Cool sorry to take so long to reply. It appears that one of the columns generated in model1.transform(X) is a set of one's. Which obviously can't be normalised. This doesn't seem to make much sense to me now I'm putting it down in writing. I'll check again in the morning.

[jcrudy]

@Fish-Soup One of the out columns from an Earth model's transform method is a constant, representing the intercept term.
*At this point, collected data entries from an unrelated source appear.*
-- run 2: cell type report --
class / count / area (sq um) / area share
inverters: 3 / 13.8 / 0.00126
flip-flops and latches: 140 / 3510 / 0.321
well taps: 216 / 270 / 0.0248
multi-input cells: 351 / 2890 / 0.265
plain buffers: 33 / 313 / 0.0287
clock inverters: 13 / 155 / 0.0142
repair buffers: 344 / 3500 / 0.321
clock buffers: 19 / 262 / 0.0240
`src/rtl/gomoku_pkg.sv`:
```
// Shared types and constants for the gomoku move engine: FSM and direction
// encodings, per-direction step deltas and cell-code sizing.
package gomoku_pkg;

    typedef enum logic [1:0] {ST_IDLE, ST_CHECK, ST_SCAN} state_e;
    typedef enum logic [1:0] {DIR_H, DIR_V, DIR_D, DIR_A} dir_e;

    localparam int EMPTY = 0;

    // (dx, dy) per direction, indexed by dir_e: row, column, diagonal, anti-diagonal
    localparam int DIR_DX [4] = '{0, 1, 1, 1};
    localparam int DIR_DY [4] = '{1, 0, 1, -1};

    function automatic int cell_w(input int players);
        return $clog2(players + 1);
    endfunction

endpackage

```
`src/rtl/gomoku_run_counter.sv`:
```
// Consecutive-stone run counter for one scan line, with a sticky win flag that
// remembers any run reaching WIN_LEN earlier in the current move.
module gomoku_run_counter #(
    parameter int WIN_LEN = 5,
    localparam int RUN_W = $clog2(2 * WIN_LEN)
) (
    input  logic             clock,
    input  logic             reset,
    input  logic             flush,
    input  logic             step,
    input  logic             clear,
    input  logic             match,
    output logic [RUN_W-1:0] run,
    output logic             win
);

    logic [RUN_W-1:0] run_q, run_d;
    logic             win_q, win_d;

    // run reports the length including the cell being stepped this cycle
    always_comb begin
        run_d = run_q;
        win_d = win_q;
        if (flush) begin
            run_d = '0;
            win_d = 1'b0;
        end else if (step) begin
            if (!match) begin
                run_d = '0;
            end else if (clear) begin
                run_d = RUN_W'(1);
            end else begin
                run_d = run_q + RUN_W'(1);
            end
            if (int'(run_d) >= WIN_LEN) begin
                win_d = 1'b1;
            end
        end
    end

    always_ff @(posedge clock or posedge reset) begin
        if (reset) begin
            run_q <= '0;
            win_q <= 1'b0;
        end else begin
            run_q <= run_d;
            win_q <= win_d;
        end
    end

    assign run = run_d;
    assign win = win_q;

endmodule

```
`src/rtl/gomoku_move_engine.sv`:
```
// Gomoku move engine: board store, move validation, win scan around the last
// stone and turn sequencing; one scanned cell per cycle, result on the last SCAN edge.
module gomoku_move_engine
    import gomoku_pkg::*;
#(
    parameter int BOARD_N = 16,
    parameter int PLAYERS = 2,
    parameter int WIN_LEN = 5,
    localparam int COORD_W = $clog2(BOARD_N),
    localparam int CELL_W  = cell_w(PLAYERS),
    localparam int TURN_W  = $clog2(PLAYERS),
    localparam int CNT_W   = $clog2(BOARD_N * BOARD_N + 1)
) (
    input  logic                              clock,
    input  logic                              reset,
    input  logic [COORD_W-1:0]                coord_x,
    input  logic [COORD_W-1:0]                coord_y,
    input  logic                              put,
    input  logic                              new_game,
    output logic [BOARD_N*BOARD_N*CELL_W-1:0] board,
    output logic [TURN_W-1:0]                 turn,
    output logic                              busy,
    output logic                              move_ok,
    output logic                              move_reject,
    output logic [CELL_W-1:0]                 winner,
    output logic                              draw,
    output logic                              game_over,
    output logic [CNT_W-1:0]                  move_count
);

    localparam int CELLS  = BOARD_N * BOARD_N;
    localparam int ADDR_W = $clog2(CELLS);
    localparam int K_W    = $clog2(2 * WIN_LEN - 1);
    localparam int RUN_W  = $clog2(2 * WIN_LEN);
    localparam logic [K_W-1:0] K_LAST = K_W'(2 * WIN_LEN - 2);

    logic [CELL_W-1:0]  cells_q [CELLS];
    logic [CELL_W-1:0]  cells_d [CELLS];
    state_e             state_q, state_d;
    dir_e               dir_q, dir_d;
    logic [K_W-1:0]     k_q, k_d;
    logic [COORD_W-1:0] cx_q, cx_d, cy_q, cy_d;
    logic [TURN_W-1:0]  turn_q, turn_d;
    logic [CELL_W-1:0]  winner_q, winner_d;
    logic [CNT_W-1:0]   move_count_q, move_count_d;
    logic               busy_q, busy_d, move_ok_q, move_ok_d, move_reject_q, move_reject_d;
    logic               draw_q, draw_d, game_over_q, game_over_d;

    logic [CELL_W-1:0]  mover, chk_cell, scan_cell;
    logic [ADDR_W-1:0]  chk_addr, scan_addr;
    logic               in_range, on_board, scan_match;
    int                 off, sx, sy;
    logic               run_flush, run_step, run_clear, run_win;
    logic [RUN_W-1:0]   run_len;

    assign mover = CELL_W'(turn_q) + CELL_W'(1);

    // Captured-coordinate cell for CHECK and the offset cell walked by SCAN
    always_comb begin
        in_range  = (int'(cx_q) < BOARD_N) && (int'(cy_q) < BOARD_N);
        chk_addr  = ADDR_W'(int'(cx_q) * BOARD_N + int'(cy_q));
        chk_cell  = in_range ? cells_q[chk_addr] : CELL_W'(EMPTY);
        off       = int'(k_q) - (WIN_LEN - 1);
        sx        = int'(cx_q) + DIR_DX[dir_q] * off;
        sy        = int'(cy_q) + DIR_DY[dir_q] * off;
        on_board  = (sx >= 0) && (sx < BOARD_N) && (sy >= 0) && (sy < BOARD_N);
        scan_addr = ADDR_W'(sx * BOARD_N + sy);
        scan_cell = on_board ? cells_q[scan_addr] : CELL_W'(EMPTY);
        scan_match = on_board && (scan_cell == mover);
    end

    gomoku_run_counter #(
        .WIN_LEN(WIN_LEN)
    ) u_run (
        .clock (clock),
        .reset (reset),
        .flush (run_flush),
        .step  (run_step),
        .clear (run_clear),
        .match (scan_match),
        .run   (run_len),
        .win   (run_win)
    );

    always_comb begin
        state_d       = state_q;
        cells_d       = cells_q;
        dir_d         = dir_q;
        k_d           = k_q;
        cx_d          = cx_q;
        cy_d          = cy_q;
        turn_d        = turn_q;
        winner_d      = winner_q;
        draw_d        = draw_q;
        move_count_d  = move_count_q;
        move_ok_d     = 1'b0;
        move_reject_d = 1'b0;
        run_flush     = 1'b0;
        run_step      = 1'b0;
        run_clear     = 1'b0;
        case (state_q)
            ST_IDLE: begin
                if (put) begin
                    cx_d    = coord_x;
                    cy_d    = coord_y;
                    state_d = ST_CHECK;
                end
            end
            ST_CHECK: begin
                run_flush = 1'b1;
                if (!in_range || chk_cell != CELL_W'(EMPTY) || game_over_q) begin
                    move_reject_d = 1'b1;
                    state_d       = ST_IDLE;
                end else begin
                    cells_d[chk_addr] = mover;
                    move_count_d      = move_count_q + CNT_W'(1);
                    dir_d             = DIR_H;
                    k_d               = '0;
                    state_d           = ST_SCAN;
                end
            end
            ST_SCAN: begin
                run_step  = 1'b1;
                run_clear = (k_q == '0);
                if (k_q == K_LAST) begin
                    k_d = '0;
                    if (dir_q == DIR_A) begin
                        move_ok_d = 1'b1;
                        state_d   = ST_IDLE;
                        // the last scanned cell is not yet in the sticky flag
                        if (run_win || int'(run_len) >= WIN_LEN) begin
                            winner_d = mover;
                        end else if (int'(move_count_q) == CELLS) begin
                            draw_d = 1'b1;
                        end else begin
                            turn_d = (int'(turn_q) == PLAYERS - 1) ? '0 : turn_q + TURN_W'(1);
                        end
                    end else begin
                        dir_d = dir_e'(dir_q + 2'd1);
                    end
                end else begin
                    k_d = k_q + K_W'(1);
                end
            end
            default: state_d = ST_IDLE;
        endcase
        if (new_game) begin
            state_d       = ST_IDLE;
            cells_d       = '{default: '0};
            turn_d        = '0;
            winner_d      = '0;
            draw_d        = 1'b0;
            move_count_d  = '0;
            move_ok_d     = 1'b0;
            move_reject_d = 1'b0;
            run_flush     = 1'b1;
        end
        game_over_d = (winner_d != '0) || draw_d;
        busy_d      = (state_d != ST_IDLE);
    end

    always_ff @(posedge clock or posedge reset) begin
        if (reset) begin
            state_q       <= ST_IDLE;
            cells_q       <= '{default: '0};
            dir_q         <= DIR_H;
            k_q           <= '0;
            cx_q          <= '0;
            cy_q          <= '0;
            turn_q        <= '0;
            winner_q      <= '0;
            draw_q        <= 1'b0;
            game_over_q   <= 1'b0;
            move_count_q  <= '0;
            busy_q        <= 1'b0;
            move_ok_q     <= 1'b0;
            move_reject_q <= 1'b0;
        end else begin
            state_q       <= state_d;
            cells_q       <= cells_d;
            dir_q         <= dir_d;
            k_q           <= k_d;
            cx_q          <= cx_d;
            cy_q          <= cy_d;
            turn_q        <= turn_d;
            winner_q      <= winner_d;
            draw_q        <= draw_d;
            game_over_q   <= game_over_d;
            move_count_q  <= move_count_d;
            busy_q        <= busy_d;
            move_ok_q     <= move_ok_d;
            move_reject_q <= move_reject_d;
        end
    end

    always_comb begin
        board = '0;
        for (int unsigned i = 0; i < CELLS; i++) begin
            board[i*CELL_W +: CELL_W] = cells_q[i];
        end
    end

    assign turn        = turn_q;
    assign busy        = busy_q;
    assign move_ok     = move_ok_q;
    assign move_reject = move_reject_q;
    assign winner      = winner_q;
    assign draw        = draw_q;
    assign game_over   = game_over_q;
    assign move_count  = move_count_q;

endmodule

```
`config.mk`:
```
export PLATFORM = sky130hd
export DESIGN_NAME = gomoku_move_engine
export DESIGN_NICKNAME = d
export VERILOG_FILES = /design/src/rtl/gomoku_pkg.sv /design/src/rtl/gomoku_run_counter.sv /design/src/rtl/gomoku_move_engine.sv
export SDC_FILE = /design/constraint.sdc
export NUM_CORES = 2
export LEC_CHECK = 0
export ABC_CLOCK_PERIOD_IN_PS = 15690
export CAP_MARGIN = 20
export CORE_UTILIZATION = 39
export CTS_CLUSTER_SIZE = 40
export DETAILED_ROUTE_END_ITERATION = 12
export GPL_ROUTABILITY_DRIVEN = 0
export MAX_ROUTING_LAYER = met4
export SLEW_MARGIN = 20
export SYNTH_ARGS = -nofsm -noshare
export SYNTH_HDL_FRONTEND = slang
export SYNTH_SLANG_ARGS = --single-unit
```
`constraint.sdc`:
```
create_clock -name clock -period 15.69 [get_ports clock]
set_clock_uncertainty 0.05 [all_clocks]
set_input_delay 1.569 -clock clock [delete_from_list [all_inputs] [get_ports clock]]
set_output_delay 1.569 -clock clock [all_outputs]
set_load 0.02 [all_outputs]
```
$ cat config.mk
export PLATFORM = sky130hd
export DESIGN_NAME = decoder_reg_n
export DESIGN_NICKNAME = d
export VERILOG_FILES = /design/src/rtl/decoder_reg_n.sv
export SDC_FILE = /design/constraint.sdc
export NUM_CORES = 1
export LEC_CHECK = 0
export BUFFER_PORTS_ARGS = -buffer_cell sky130_fd_sc_hd__buf_4
export CAP_MARGIN = 40
export CORE_AREA = 10 10 65 67
export CTS_CLUSTER_SIZE = 16
export DETAILED_ROUTE_END_ITERATION = 8
export DIE_AREA = 0 0 75 77
export PLACE_DENSITY_LB_ADDON = 0.15
export SLEW_MARGIN = 30
export SYNTH_ARGS = -nofsm -noshare
export SYNTH_HDL_FRONTEND = slang
export SYNTH_SLANG_ARGS = --single-unit
$ cat constraint.sdc
create_clock -name clk -period 0.97 [get_ports clk]
set_input_delay 0.097 -clock clk [delete_from_list [all_inputs] [get_ports clk]]
set_output_delay 0.097 -clock clk [all_outputs]
set_load 0.05 [all_outputs]
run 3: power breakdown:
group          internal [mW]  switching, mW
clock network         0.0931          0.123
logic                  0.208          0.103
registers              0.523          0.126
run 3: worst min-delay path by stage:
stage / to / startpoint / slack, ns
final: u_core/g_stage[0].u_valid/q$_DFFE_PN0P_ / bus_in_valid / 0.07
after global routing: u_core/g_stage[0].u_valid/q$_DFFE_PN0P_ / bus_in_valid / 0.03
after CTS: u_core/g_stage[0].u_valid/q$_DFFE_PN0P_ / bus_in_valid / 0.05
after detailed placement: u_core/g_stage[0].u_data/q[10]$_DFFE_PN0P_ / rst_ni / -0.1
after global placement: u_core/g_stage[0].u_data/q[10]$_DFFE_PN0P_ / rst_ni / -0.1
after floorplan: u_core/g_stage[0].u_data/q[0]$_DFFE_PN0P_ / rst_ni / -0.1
$ cat src/rtl/exec_pkg.sv
// Shared types and constants for the execute stage.
package exec_pkg;

  localparam int unsigned SHAMT_W = 3;

  typedef enum logic [2:0] {
    OP_ADD = 3'b000,
    OP_SUB = 3'b001,
    OP_AND = 3'b010,
    OP_XOR = 3'b011,
    OP_SHL = 3'b100,
    OP_SHR = 3'b101,
    OP_MUL = 3'b110,
    OP_CMP = 3'b111
  } op_t;

  typedef enum logic [1:0] {
    IDLE  = 2'd0,
    SHIFT = 2'd1,
    MUL   = 2'd2,
    DONE  = 2'd3
  } state_t;

endpackage

$ cat src/rtl/exec_mul_seq.sv
// Sequential shift-add multiplier: one multiplier bit per cycle, W steps total.
module exec_mul_seq #(
  parameter int unsigned W = 8
) (
  input  logic           clk,
  input  logic           rst_n,
  input  logic           go,
  input  logic [W-1:0]   a,
  input  logic [W-1:0]   b,
  output logic [2*W-1:0] prod,
  output logic           last
);

  localparam int unsigned CW = $clog2(W) + 1;

  logic [2*W-1:0] mcand;
  logic [W-1:0]   mplier;
  logic [CW-1:0]  idx;
  logic           active;

  // Bit 0 of b is consumed on the go edge, so last rises after W-1 more steps.
  always_ff @(posedge clk or negedge rst_n) begin
    if (!rst_n) begin
      prod   <= '0;
      mcand  <= '0;
      mplier <= '0;
      idx    <= '0;
      active <= 1'b0;
      last   <= 1'b0;
    end else begin
      last <= 1'b0;
      if (go) begin
        prod   <= b[0] ? {{W{1'b0}}, a} : '0;
        mcand  <= {{(W-1){1'b0}}, a, 1'b0};
        mplier <= b >> 1;
        idx    <= CW'(1);
        active <= (W > 1);
        last   <= (W == 1);
      end else if (active) begin
        if (mplier[0]) prod <= prod + mcand;
        mcand  <= mcand << 1;
        mplier <= mplier >> 1;
        idx    <= idx + CW'(1);
        if (idx == CW'(W - 1)) begin
          active <= 1'b0;
          last   <= 1'b1;
        end
      end
    end
  end

endmodule

$ cat src/rtl/exec_unit.sv
// Execute stage: one ALU op per accepted request, register-file write-back and flags.
module exec_unit
  import exec_pkg::*;
#(
  parameter int unsigned W = 8,
  parameter int unsigned D = 3
) (
  input  logic         clk,
  input  logic         rst_n,
  input  logic         start,
  input  logic [2:0]   op,
  input  logic [W-1:0] zero_val,
  input  logic [W-1:0] other_val,
  input  logic [D-1:0] dest_addr,
  input  logic         dest_zero,
  output logic         busy,
  output logic         done,
  output logic         wb_en,
  output logic         wb_zero_store,
  output logic [D-1:0] wb_addr,
  output logic [W-1:0] wb_data,
  output logic         carry_flag,
  output logic         zero_flag
);

  state_t             state;
  op_t                op_i, op_q;
  logic [W-1:0]       sh_q, sh_next, alu_res;
  logic               sh_out, alu_c;
  logic [SHAMT_W-1:0] cnt, amt;
  logic [W:0]         wide;
  logic [2*W-1:0]     prod;
  logic               mul_go, mul_last;

  assign op_i   = op_t'(op);
  assign amt    = other_val[SHAMT_W-1:0];
  assign mul_go = (state == IDLE) && start && (op_i == OP_MUL);

  exec_mul_seq #(.W(W)) u_mul (
    .clk   (clk),
    .rst_n (rst_n),
    .go    (mul_go),
    .a     (zero_val),
    .b     (other_val),
    .prod  (prod),
    .last  (mul_last)
  );

  always_comb begin
    wide    = '0;
    alu_res = '0;
    alu_c   = 1'b0;
    case (op_i)
      OP_ADD: begin
        wide    = {1'b0, zero_val} + {1'b0, other_val};
        alu_res = wide[W-1:0];
        alu_c   = wide[W];
      end
      OP_SUB, OP_CMP: begin
        wide    = {1'b0, zero_val} - {1'b0, other_val};
        alu_res = wide[W-1:0];
        alu_c   = wide[W];
      end
      OP_AND:  alu_res = zero_val & other_val;
      OP_XOR:  alu_res = zero_val ^ other_val;
      default: alu_res = zero_val;  // zero-amount shift passes A through
    endcase
  end

  always_comb begin
    sh_next = (op_q == OP_SHL) ? (sh_q << 1) : (sh_q >> 1);
    sh_out  = (op_q == OP_SHL) ? sh_q[W-1] : sh_q[0];
  end

  always_ff @(posedge clk or negedge rst_n) begin
    if (!rst_n) begin
      state         <= IDLE;
      op_q          <= OP_ADD;
      sh_q          <= '0;
      cnt           <= '0;
      busy          <= 1'b0;
      done          <= 1'b0;
      wb_en         <= 1'b0;
      wb_zero_store <= 1'b0;
      wb_addr       <= '0;
      wb_data       <= '0;
      carry_flag    <= 1'b0;
      zero_flag     <= 1'b0;
    end else begin
      done  <= 1'b0;
      wb_en <= 1'b0;
      case (state)
        IDLE: if (start) begin
          op_q          <= op_i;
          wb_addr       <= dest_addr;
          wb_zero_store <= dest_zero;
          busy          <= 1'b1;
          if (op_i == OP_MUL) begin
            state <= MUL;
          end else if ((op_i == OP_SHL || op_i == OP_SHR) && amt != '0) begin
            state <= SHIFT;
            sh_q  <= zero_val;
            cnt   <= amt;
          end else begin
            state      <= DONE;
            done       <= 1'b1;
            wb_en      <= (op_i != OP_CMP);
            wb_data    <= alu_res;
            carry_flag <= alu_c;
            zero_flag  <= (alu_res == '0);
          end
        end
        SHIFT: begin
          sh_q <= sh_next;
          cnt  <= cnt - SHAMT_W'(1);
          if (cnt == SHAMT_W'(1)) begin
            state      <= DONE;
            done       <= 1'b1;
            wb_en      <= 1'b1;
            wb_data    <= sh_next;
            carry_flag <= sh_out;
            zero_flag  <= (sh_next == '0);
          end
        end
        MUL: if (mul_last) begin
          state      <= DONE;
          done       <= 1'b1;
          wb_en      <= 1'b1;
          wb_data    <= prod[W-1:0];
          carry_flag <= |prod[2*W-1:W];
          zero_flag  <= (prod[W-1:0] == '0);
        end
        DONE: begin
          state <= IDLE;
          busy  <= 1'b0;
        end
        default: state <= IDLE;
      endcase
    end
  end

endmodule

$ cat config.mk
export PLATFORM = sky130hd
export DESIGN_NAME = exec_unit
export DESIGN_NICKNAME = d
export VERILOG_FILES = /design/src/rtl/exec_pkg.sv /design/src/rtl/exec_mul_seq.sv /design/src/rtl/exec_unit.sv
export SDC_FILE = /design/constraint.sdc
export NUM_CORES = 1
export LEC_CHECK = 0
export ABC_CLOCK_PERIOD_IN_PS = 5400
export CORE_MARGIN = 4
export CORE_UTILIZATION = 36
export CTS_BUF_LIST = sky130_fd_sc_hd__clkbuf_4 sky130_fd_sc_hd__clkbuf_8
export DETAILED_ROUTE_END_ITERATION = 6
export GPL_TIMING_DRIVEN = 1
export SKIP_CTS_REPAIR_TIMING = 1
export SYNTH_ARGS = -nofsm -noshare
export SYNTH_HDL_FRONTEND = slang
export SYNTH_SLANG_ARGS = --single-unit
$ cat constraint.sdc
create_clock -name clk -period 5.4 [get_ports clk]
set_clock_uncertainty 0.2 [all_clocks]
set_input_delay 1.08 -clock clk [delete_from_list [all_inputs] [get_ports clk]]
set_output_delay 1.08 -clock clk [all_outputs]
set_load 0.01 [all_outputs]
==> results.json <==
{
  "status": "finished clean",
  "syn_inst": 652,
  "synth_area_um2": 5500,
  "nFillCells": 1475,
  "synth_top_area_frac": 0.350,
  "synth_ff_type": "dfrtp_1",
  "io_pins": 43,
  "final_nets": 746,
  "r2r_cells": 11,
  "drv_cap": 0,
  "worst-path-stages": 12,
  "clkLatencyLatePin_ns": 0.38,
  "crit_family": "buffers and inverters",
  "stdcell_area_um2": 6290,
  "timing.fmax_ghz": 0.237,
  "crit_end": "zero_flag$_DFFE_PN0P_",
  "async_flop_share": 1.00,
  "r2r_slack_ns": 2.33,
  "grt_pass1_vias": 4940,
  "dp.cells": 851,
  "critical_path_class": "in2reg",
  "cp-startpoint": "other_val[0]",
  "clkTransAtPathRegs_ns": 0.08,
  "layout_common_cells": "nand2_1 (77), dfrtp_1 (77), a21oi_1 (63)",
  "timing.rr.start": "u_mul.prod[1]$_DFFE_PN0P_",
  "hold_class": "reg2reg",
  "die_h_um": 132,
  "synthTopCellsByArea": "dfrtp_1 (35%), ha_1 (8.9%), a21oi_1 (5.7%)",
  "post-route-period-util": 0.782,
  "r2r-end": "u_mul.prod[15]$_DFFE_PN0P_",
  "finalCriticalPeriod_ns": 4.22,
  "diodes": 0,
  "rows": 44,
  "grt_remaining_overflow": 0,
  "core_area_um2": 14800,
  "port_buffers": 42,
  "htree_levels": 3,
  "synth_mux_area_frac": 0.0671,
  "syn_area_per_cell_um2": 8.44,
  "yosysUniqueCellTypes": 67,
  "synth_top_area_cell": "dfrtp_1",
  "clkSinkCount": 77,
  "grt_antenna_before_repair": 0,
  "place_congestion": 0.921,
  "grtUsageTotal": 0.190,
  "worstPathArrival_ns": 4.32,
  "synth_edf_count": 0,
  "power_mw": 3.12,
  "dr.pass1.iters": 5,
  "worstPathRequired_ns": 5.50,
  "slew_headroom": 0.345,
  "fin_util": 0.426,
  "worst_pin_slew_ns": 0.983,
  "dp_slack_ns": 0.852,
  "rsz0062_at_grt": "no",
  "num_vias": 4936,
  "ir_drop_uv": 268,
  "grt_pass1_wl_um": 26500,
  "die-area_um2": 17300,
  "syn_nets": 720,
  "synth_xor_area_frac": 0.0287,
  "start_util": 0.373,
  "die_x_um": 132,
  "drv_slew": 0,
  "cp_cell_sequence": "clkdlybuf4s50_1 > ha_1 > inv_1 > fa_1 > o21bai_1 > a21oi_1 > o21ba_2 > a32oi_1 > nor2_1 > nor4_1 > nand4_1 > o21ai_1",
  "synth_top_family_by_area": "compound AO/OA/AOI/OAI gates",
  "wirelength_um": 16000,
  "fin_ws_ns": 1.18,
  "hpwl_um": 11900,
  "startpoint_type": "input port",
  "wire_per_inst_um": 18.5,
  "p_leak_nw": 2.71,
  "clockRootBuffer": "clkbuf_8",
  "grt_max_degree": 78,
  "yosys.area_share.simple": 0.173,
  "ys_seq_area_frac": 0.350,
  "area_growth_pct": 14.4,
  "fin_tns_setup_ns": 0,
  "cp_max_fo": 13,
  "hold_viol": 0,
  "powerDensity_nw_per_um2": 496,
  "critPathBufInv": 2,
  "numCtsBuffers": 9,
  "antenna_left": 0,
  "dr.first_iter.drc_count": 369,
  "instances_no_fill": 867,
  "endpoint_kind": "flip-flop",
  "yosys_warnings": 0,
  "drive_above_1_share": 0.0615,
  "synthAdderAreaFrac": 0.101,
  "synth.ff_latch_count": 77,
  "cts_tree": "yes",
  "critPathSlowestCell": "clkdlybuf4s50_1",
  "setup_viol": 0,
  "avgViaCountPerCell": 5.69,
  "drc": 0,
  "dpl_cell_area_um2": 6070,
  "max_stage_delay_ns": 0.84,
  "synth_compound_area_frac": 0.228,
  "clk_path_buf_depth": 2,
  "timing.hold.ws_ns": 0.285
}
## cells by family after synthesis
kind of cell | count (synthesis)
xor+xnor | 18
flops | 77
buf+inv | 71
fa+ha+maj | 43
mux | 36
simple gates | 207
compound gates | 200
## worst min path at each step
stage,startpoint,to,slack [ns],depth (start not counted)
floorplan,u_mul.idx[3]$_DFFE_PN0P_,u_mul.last$_DFF_PN0_,0.24,1
global placement,wb_data[1]$_DFFE_PN0P_,wb_data[1]$_DFFE_PN0P_,0.26,2
detailed placement,u_mul.idx[3]$_DFFE_PN0P_,u_mul.last$_DFF_PN0_,0.28,1
CTS,wb_data[0]$_DFFE_PN0P_,wb_data[0]$_DFFE_PN0P_,0.30,2
global route,wb_data[4]$_DFFE_PN0P_,wb_data[4]$_DFFE_PN0P_,0.32,2
finish,wb_data[0]$_DFFE_PN0P_,wb_data[0]$_DFFE_PN0P_,0.29,2
## layout make-up
type	count	area (um2)	area share
inverters	37	139	0.0221
well taps	184	230	0.0366
flip-flops and latches	77	1930	0.306
clock inverters	5	81.3	0.0129
clock buffers	11	145	0.0231
repair buffers	49	470	0.0748
multi-input cells	504	3300	0.524
## layer usage
metal | routed length (um) | global-route usage
met5 | 0 | 0
met4 | 307 | 0.0601
met3 | 1010 | 0.0459
met2 | 7280 | 0.298
met1 | 7400 | 0.259
## cell usage after synthesis (4+ instances only)
| cell | instances |
|---|---|
| a211oi_1 | 7 |
| a21o_1 | 5 |
| a21oi_1 | 63 |
| a31oi_1 | 4 |
| buf_2 | 10 |
| clkbuf_1 | 21 |
| dfrtp_1 | 77 |
| ha_1 | 39 |
| inv_1 | 35 |
| mux2_2 | 7 |
| mux2i_1 | 29 |
| nand2_1 | 77 |
| nand2b_1 | 7 |
| nand3_1 | 17 |
| nand3b_1 | 4 |
| nand4_1 | 6 |
| nor2_1 | 48 |
| nor2b_1 | 6 |
| nor3_1 | 21 |
| nor4_1 | 6 |
| o211ai_1 | 4 |
| o21a_1 | 4 |
| o21ai_0 | 60 |
| o21bai_1 | 5 |
| or3_1 | 5 |
| xnor2_1 | 11 |
| xor2_1 | 7 |
## report_power, final
group	internal (mW)	leakage, nW	total, mW	switching (mW)
Combinational	0.671	1.61	1.60	0.929
Sequential	0.822	0.988	1.03	0.203
Clock	0.279	0.113	0.498	0.220
## worst min-delay path, delay by kind of cell (launching register included)
kind	cells	cell delay, ns
AO/OA/AOI/OAI	1	0.06
flip-flops	1	0.35
AND/OR/NAND/NOR	1	0.05
## sequential cells by signal, indices dropped and copies added, names as in the netlist
| register | count |
|---|---|
| busy | 1 |
| carry_flag | 1 |
| cnt | 3 |
| done | 1 |
| op_q | 3 |
| sh_q | 8 |
| state | 2 |
| u_mul.active | 1 |
| u_mul.idx | 4 |
| u_mul.last | 1 |
| u_mul.mcand | 15 |
| u_mul.mplier | 7 |
| u_mul.prod | 16 |
| wb_addr | 3 |
| wb_data | 8 |
| wb_en | 1 |
| wb_zero_store | 1 |
| zero_flag | 1 |
No activity file was read; power rests on OpenSTA's default activity.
If that's what's causing problems, you could add a stage to remove it, as it's unnecessary as an input to the ElasticNet.

[Fish-Soup]

so It turns out my mistake was assuming that the alpha parameter in elastic net was the same as the one in ridge regression. because of the way it's structured.

fitting mars net is twice as fast as mars in the case we know the hyperparameters. doing a grid search over 100 by 10 for the 2 hyper parameters results in consistent fits between approaches.

in the case where not much regularization is required Mars is faster. in the case where there is lots of regularization mars net is faster.

as I am updating my models daily I plan to store my hyper parameters and periodicly test them. thus mars net will be faster. I'm also tempted to not refit the mars component of mars bet every time. I'm which case it will be factors of 100 faster.